# Opinions on this school please.



## Coker101 (Dec 27, 2013)

Trying to decide what to train and have always been curious about Aikido.  You guys who have trained please tell me what you think based off of what you see here please.

Site http://www.utsusemiaikikai.com/index.html

Instructors http://www.utsusemiaikikai.com/instructor.html

Videos http://www.utsusemiaikikai.com/videos.html

Thanks


----------



## Xue Sheng (Dec 27, 2013)

Well for starters the guy that is promoting them Mitsugi Saotome, he is a direct disciple of the founder of aikido, Morihei Ueshiba.


----------



## Coker101 (Dec 27, 2013)

Xue Sheng said:


> Well for starters the guy that is promoting them Mitsugi Saotome, he is a direct disciple of the founder of aikido, Morihei Ueshiba.



Yeah I saw that.  That's obviously a good thing


----------



## K-man (Dec 27, 2013)

It really is difficult to make a judgement without visiting the dojo but it looks like a good reputable school. Aikikai is the organisation headed by Ueshiba's family and is the largest Aikido organisation in the world. As I always say, visit the school, take advantage of any free class they offer, speak to the Sensei about the training and ask some of the mid ranked students how they find the training.
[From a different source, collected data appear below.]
File: src/rtl/pwm_ramp_ctrl.sv
// Soft-start/soft-stop sequencer for one pwm channel: loads the period, then
// walks the duty value from a start value to a target in fixed steps.
module pwm_ramp_ctrl (
  input  logic        refClock,
  input  logic        resetN,
  input  logic        cmdStart,
  input  logic        cmdStop,
  input  logic [15:0] cfgPeriod,
  input  logic [15:0] cfgStartDuty,
  input  logic [15:0] cfgTargetDuty,
  input  logic [15:0] cfgStep,
  input  logic [7:0]  cfgHold,
  input  logic        pwmEvent,
  output logic        pwmEnDC,
  output logic        pwmWritePeriod,
  output logic [15:0] pwmData,
  output logic        busy,
  output logic        done
);

  typedef enum logic [2:0] {IDLE, LOAD, GAP, RAMP, FINISH} stateT;

  stateT       state;
  logic [15:0] curDuty;
  logic [15:0] periodReg;
  logic [15:0] effTarget;
  logic [15:0] stepReg;
  logic [7:0]  effHold;
  logic [7:0]  holdCnt;
  logic [1:0]  loadCnt;
  logic        stopPending;

  logic [15:0] startClamped;
  logic [15:0] targetClamped;
  logic [15:0] dutyDiff;
  logic [15:0] steppedDuty;
  logic        holdExpired;

  // NOTE: every always_comb output gets a default first so no path leaves it unassigned (no latch).
  always_comb begin
    startClamped  = (cfgStartDuty  > cfgPeriod) ? cfgPeriod : cfgStartDuty;
    targetClamped = (cfgTargetDuty > cfgPeriod) ? cfgPeriod : cfgTargetDuty;
    dutyDiff      = (effTarget >= curDuty) ? (effTarget - curDuty) : (curDuty - effTarget);
    steppedDuty   = effTarget;
    if (stepReg != 16'd0 && dutyDiff > stepReg) begin
      // Both operands are clamped to the period, so the remaining distance bounds the step.
      steppedDuty = (effTarget > curDuty) ? (curDuty + stepReg) : (curDuty - stepReg);
    end
    holdExpired   = (holdCnt + 8'd1) == effHold;
  end

  // NOTE: sequential state uses non-blocking assignments so every register sees pre-edge values.
  always_ff @(posedge refClock) begin
    if (!resetN) begin
      state          <= IDLE;
      curDuty        <= 16'd0;
      periodReg      <= 16'd0;
      effTarget      <= 16'd0;
      stepReg        <= 16'd0;
      effHold        <= 8'd1;
      holdCnt        <= 8'd0;
      loadCnt        <= 2'd0;
      stopPending    <= 1'b0;
      pwmEnDC        <= 1'b0;
      pwmWritePeriod <= 1'b0;
      pwmData        <= 16'd0;
      busy           <= 1'b0;
      done           <= 1'b0;
    end else begin
      done <= 1'b0;
      case (state)
        IDLE: begin
          if (cmdStart && !cmdStop) begin
            periodReg      <= cfgPeriod;
            effTarget      <= targetClamped;
            stepReg        <= cfgStep;
            effHold        <= (cfgHold == 8'd0) ? 8'd1 : cfgHold;
            curDuty        <= startClamped;
            loadCnt        <= 2'd0;
            stopPending    <= 1'b0;
            pwmEnDC        <= 1'b1;
            pwmWritePeriod <= 1'b1;
            pwmData        <= cfgPeriod;
            busy           <= 1'b1;
            state          <= LOAD;
          end
        end
        LOAD: begin
          if (loadCnt == 2'd2) begin
            pwmEnDC        <= 1'b0;
            pwmWritePeriod <= 1'b0;
            pwmData        <= curDuty;
            if (stopPending || cmdStop) begin
              busy  <= 1'b0;
              state <= IDLE;
            end else begin
              state <= GAP;
            end
          end else begin
            // A stop here is remembered so the period write always completes.
            loadCnt     <= loadCnt + 2'd1;
            stopPending <= stopPending | cmdStop;
          end
        end
        GAP: begin
          if (cmdStop) begin
            busy  <= 1'b0;
            state <= IDLE;
          end else if (curDuty == effTarget) begin
            done  <= 1'b1;
            state <= FINISH;
          end else begin
            holdCnt <= 8'd0;
            state   <= RAMP;
          end
        end
        RAMP: begin
          if (cmdStop) begin
            busy  <= 1'b0;
            state <= IDLE;
          end else if (pwmEvent) begin
            if (holdExpired) begin
              holdCnt <= 8'd0;
              curDuty <= steppedDuty;
              pwmData <= steppedDuty;
              if (steppedDuty == effTarget) begin
                done  <= 1'b1;
                state <= FINISH;
              end
            end else begin
              holdCnt <= holdCnt + 8'd1;
            end
          end
        end
        FINISH: begin
          busy  <= 1'b0;
          state <= IDLE;
        end
        default: begin
          busy  <= 1'b0;
          state <= IDLE;
        end
      endcase
    end
  end

endmodule

File: config.mk
export PLATFORM = sky130hd
export DESIGN_NAME = pwm_ramp_ctrl
export DESIGN_NICKNAME = d
export VERILOG_FILES = /design/src/rtl/pwm_ramp_ctrl.sv
export SDC_FILE = /design/constraint.sdc
export NUM_CORES = 1
export LEC_CHECK = 0
export BUFFER_PORTS_ARGS = -buffer_cell sky130_fd_sc_hd__buf_2
export CAP_MARGIN = 20
export CELL_PAD_IN_SITES_DETAIL_PLACEMENT = 0
export CELL_PAD_IN_SITES_GLOBAL_PLACEMENT = 2
export CORE_AREA = 2 2 145 161
export CTS_BUF_LIST = sky130_fd_sc_hd__clkbuf_4 sky130_fd_sc_hd__clkbuf_8
export DETAILED_ROUTE_END_ITERATION = 7
export DIE_AREA = 0 0 147 163
export GPL_ROUTABILITY_DRIVEN = 0
export GPL_TIMING_DRIVEN = 0
export PLACE_DENSITY = 0.95
export SKIP_CTS_REPAIR_TIMING = 1
export SYNTH_ARGS = -nofsm -noshare
export SYNTH_HDL_FRONTEND = slang
export SYNTH_SLANG_ARGS = --single-unit
File: constraint.sdc
create_clock -name refClock -period 10.35 [get_ports refClock]
set_clock_uncertainty 0.2 [all_clocks]
set_input_delay 1.035 -clock refClock [delete_from_list [all_inputs] [get_ports refClock]]
set_output_delay 1.035 -clock refClock [all_outputs]
set_load 0.1 [all_outputs]
==> flow_metrics.env <==
export IMPL_status="completed"
export IMPL_synth_top_cell_by_area="dfxtp_1"
export IMPL_holdCritStartpoint="effHold[7]"
export IMPL_finalSetupViolCount=0
export IMPL_syn_to_final_growth_pct=12.7
export IMPL_wl_per_cell_um=19.0
export IMPL_cts_buffer_depth=2
export IMPL_hold_path_class="flip-flop to flip-flop"
export IMPL_dpl_cell_area_um2=9390
export IMPL_drv_cap=0
export IMPL_htree_levels=3
export IMPL_power_frac_comb_pct=59.5
export IMPL_worst_pin_slew_ps=899
export IMPL_rsz0062_at_grt="no"
export IMPL_end_kind="flip-flop"
export IMPL_ys_seq_area_share_pct=20.9
export IMPL_die_y_um=163
export IMPL_synth_area_um2=8540
export IMPL_vias=8522
export IMPL_syn_instance_count=1126
export IMPL_ir_drop_uv=101
export IMPL_hpwl_um=24100
export IMPL_grt_total_usage_pct=24.4
export IMPL_cts_sinks=89
export IMPL_hold_viol_final=0
export IMPL_viasPerCell=5.54
export IMPL_power_density_nw_per_um2=177
export IMPL_p_switching_uw=810
export IMPL_holdPathEnd="effHold[7]"
export IMPL_cts_buffers=9
export IMPL_ys_seq_elements=89
export IMPL_start_util_pct=37.9
export IMPL_cp_max_fo=10
export IMPL_p_int_uw=889
export IMPL_critPathArrivalTime_ps=7990
export IMPL_final_util_pct=42.8
export IMPL_clk_latency_ps=390
export IMPL_crit_path_start_kind="flip-flop"
export IMPL_synth_area_top_cells="dfxtp_1 21%, ha_1 14%, a21oi_1 6.9%, nand2_1 5.2%, mux2i_1 4.8%"
export IMPL_grt_pass1_vias=8267
export IMPL_crit_required_ps=10440
export IMPL_ioPinCount=97
export IMPL_cts_root_buf="clkbuf_8"
export IMPL_synth_flop_cell="dfxtp_1"
export IMPL_r2r_slack_ps=2450
export IMPL_antenna_cells=0
export IMPL_yosysUniqueCellTypes=66
export IMPL_cts_tree="yes"
export IMPL_first_pass_iters=5
export IMPL_ys_warn_count=0
export IMPL_path_class="flip-flop to flip-flop"
export IMPL_fin_crit_sh_pct=76.3
export IMPL_coreArea_um2=22500
export IMPL_grt_pass1_wl_um=45600
export IMPL_fin_area_um2=9620
export IMPL_ant_nets=0
export IMPL_rows=58
export IMPL_r2r_start="curDuty[11]"
export IMPL_route_detailed_drc=0
export IMPL_worstReg2RegEnd="pwmData[8]"
export IMPL_die_area_um2=24000
export IMPL_grt_max_degree=18
export IMPL_async_flop_share_pct=0
export IMPL_power_leakage_uw=0.00407
export IMPL_grt_overflow=0
export IMPL_seq_power_share_pct=23.1
export IMPL_routed_wl_um=29200
export IMPL_r2r_cells=24
export IMPL_clk_pin_slew_ps=110
export IMPL_slew_viol_final=0
export IMPL_drt_iter0_drc=735
export IMPL_fp_dieW_um=147
export IMPL_p_clk_share_pct=17.5
export IMPL_timing_fmax_mhz=127
export IMPL_p_sw_share_pct=47.7
export IMPL_avgSynthCellArea_um2=7.58
export IMPL_setup_tns_ps=0
export IMPL_nNetsFinal=1409
export IMPL_synth_top_cell_area_share_pct=20.9
export IMPL_post_route_min_period_ps=7900
export IMPL_port_buffers=95
export IMPL_drive_gt1_share_pct=11.0
export IMPL_synth_edf_count=0
export IMPL_syn_nets=1303
export IMPL_antenna_found_initial=0
export IMPL_maxSlewHeadroom_pct=39.6
export IMPL_hold_path_depth=2
per-stage QoR:
stage / total power, uW / hold slack (ps) / setup slack [ps] / std cells
floorplan: 1140 / 252 / 4680 / 1126
global placement: 1390 / 264 / 2440 / 1521
detailed placement: 1400 / 275 / 2460 / 1521
CTS: 1700 / 288 / 2410 / 1537
global route: 1820 / 310 / 2030 / 1537
finish: 1700 / 283 / 2450 / 1537
synthesized netlist by cell type (3+ instances only):
master	n
a41oi_1	3
nand2b_1	8
a21boi_0	30
nand2_1	118
o21bai_1	10
a21o_1	21
o211a_1	3
a221o_1	3
buf_1	3
xor2_1	15
and3_1	5
mux2_2	6
a21oi_1	118
xnor3_1	3
nand4_1	15
or2_2	3
or4_1	7
o22ai_1	18
or3_1	5
ha_1	97
clkbuf_1	55
nand3_1	17
and4_1	8
buf_2	4
nor2b_1	17
and2_1	6
o21ai_0	77
nor3_1	13
xnor2_1	44
a31oi_1	13
o31ai_1	7
a31o_2	4
mux2i_1	41
fa_1	3
o211ai_1	12
nor2_1	69
o311ai_0	4
nand3b_1	4
a211oi_1	19
o21a_1	10
inv_1	80
dfxtp_1	89
a211o_1	4
nor4_1	7
state kept, by name (all words and copies together) (netlist names), 2 cells and up:
name / flops
effTarget: 16
curDuty: 16
state: 3
loadCnt: 2
effHold: 8
pwmData: 16
holdCnt: 8
stepReg: 16
worst max path at each step:
stage / start / end / slack (ps) / cells after the start
2_1_floorplan: curDuty[1] / pwmData[1] / 4680 / 24
3_3_place_gp: curDuty[11] / pwmData[8] / 2440 / 24
3_5_place_dp: curDuty[11] / pwmData[8] / 2460 / 24
4_1_cts: curDuty[11] / pwmData[8] / 2410 / 24
5_1_grt: curDuty[11] / pwmData[8] / 2030 / 24
6_report: curDuty[11] / pwmData[8] / 2450 / 24
power by group through the flow:
stage / clock network [uW] / logic, uW / registers (uW)
2_1_floorplan: 0 / 697 / 445
3_3_place_gp: 0 / 990 / 398
6_report: 297 / 1010 / 392
3_5_place_dp: 0 / 996 / 399
5_1_grt: 314 / 1110 / 395
4_1_cts: 302 / 1000 / 391
final cells by class:
class	count	area, um^2
Buffer	63	245
Clock buffer	9	124
Clock inverter	7	113
Fill cell	2396	12900
Inverter	80	300
Multi-Input combinational cell	894	6210
Sequential cell	89	1780
Tap cell	300	375
Timing Repair Buffer	95	475
kinds of logic after synthesis:
group                    share of synthesized area, %
multiplexers                                     5.60
AND/OR/NAND/NOR                                  17.7
flip-flops                                       20.9
adder cells (fa/ha/maj)                          14.9
AO/OA/AOI/OAI                                    27.7
buffers and inverters                            6.39
XOR/XNOR                                         6.84
worst max-delay path, stage by stage (launching register included):
cell,delay [ps]
dfxtp_1,470
inv_1,70
ha_1,280
clkbuf_1,390
nand4_1,270
nand2b_1,260
nor4_2,760
nor2_1,380
mux2_2,380
o21bai_1,160
a221o_1,300
a21oi_1,310
xnor2_1,130
ha_1,290
nand4_1,200
nor4_1,470
o21ai_0,160
a31oi_1,540
clkbuf_1,460
clkbuf_1,400
a21oi_1,220
mux2i_1,230
o21ai_0,110
a21oi_1,270
nor2_1,90
layer usage:
metal	GRT usage [%]	wire length [um]	share of wire, %	vias up
met4	10.7	1200	4.1	0
met2	40.6	13400	46	260
met1	32.3	13400	46	3934
li1	-	-	-	4276
met3	2.21	1260	4.3	52
met5	0	0	0	-
cell usage in the layout, fill, tap and decap left out, types with 44 or more instances in the layout:
cell type,synthesis,layout
nand2_1,118,118
dfxtp_1,89,89
buf_2,4,99
clkbuf_1,55,55
ha_1,97,97
a21oi_1,118,118
nor2_1,69,69
inv_1,80,80
xnor2_1,44,44
o21ai_0,77,77
(Power assumes the default switching activity.)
One of the things I normally suggest if you had prior experience is to ask, "what if I resist the technique?" In your situation with no MA background, I would address the question to one of the students as in, "what happens if *you* resist the technique? Do the techniques work against resistance?"
:asian:


----------



## Coker101 (Dec 27, 2013)

K-man said:


> It really is difficult to make a judgement without visiting the dojo but it looks like a good reputable school. Aikikai is the organisation headed by Ueshiba's family and is the largest Aikido organisation in the world. As I always say, visit the school, take advantage of any free class they offer, speak to the Sensei about the training and ask some of the mid ranked students how they find the training.
> 
> One of the things I normally suggest if you had prior experience is to ask, "what if I resist the technique?" In your situation with no MA background, I would address the question to one of the students as in, "what happens if *you* resist the technique? Do the techniques work against resistance?"
> :asian:



Thanks for the reply.  

I do have some MA background.  When I was a kid I trained in Judo at the Houston Budokan and then in my late 20s went back to the same school for Jujitsu and Karate.  Unfortunately I moved and no long had the option to train there.  A year or so later I started training in Kuk Sool Won....got to brown belt about the time my wife became pregnant and then the family took what little time I had for training.  Now with my daughter a little older I'm able to train again.  I have the option to continue my Kuk Sool Won training but if I were being completely honest I have no interest.  Don't know if it was just my particular school or what but found it lacking something....maybe it was my instructor.  Anyway...you didn't ask for all that info but what the heck.  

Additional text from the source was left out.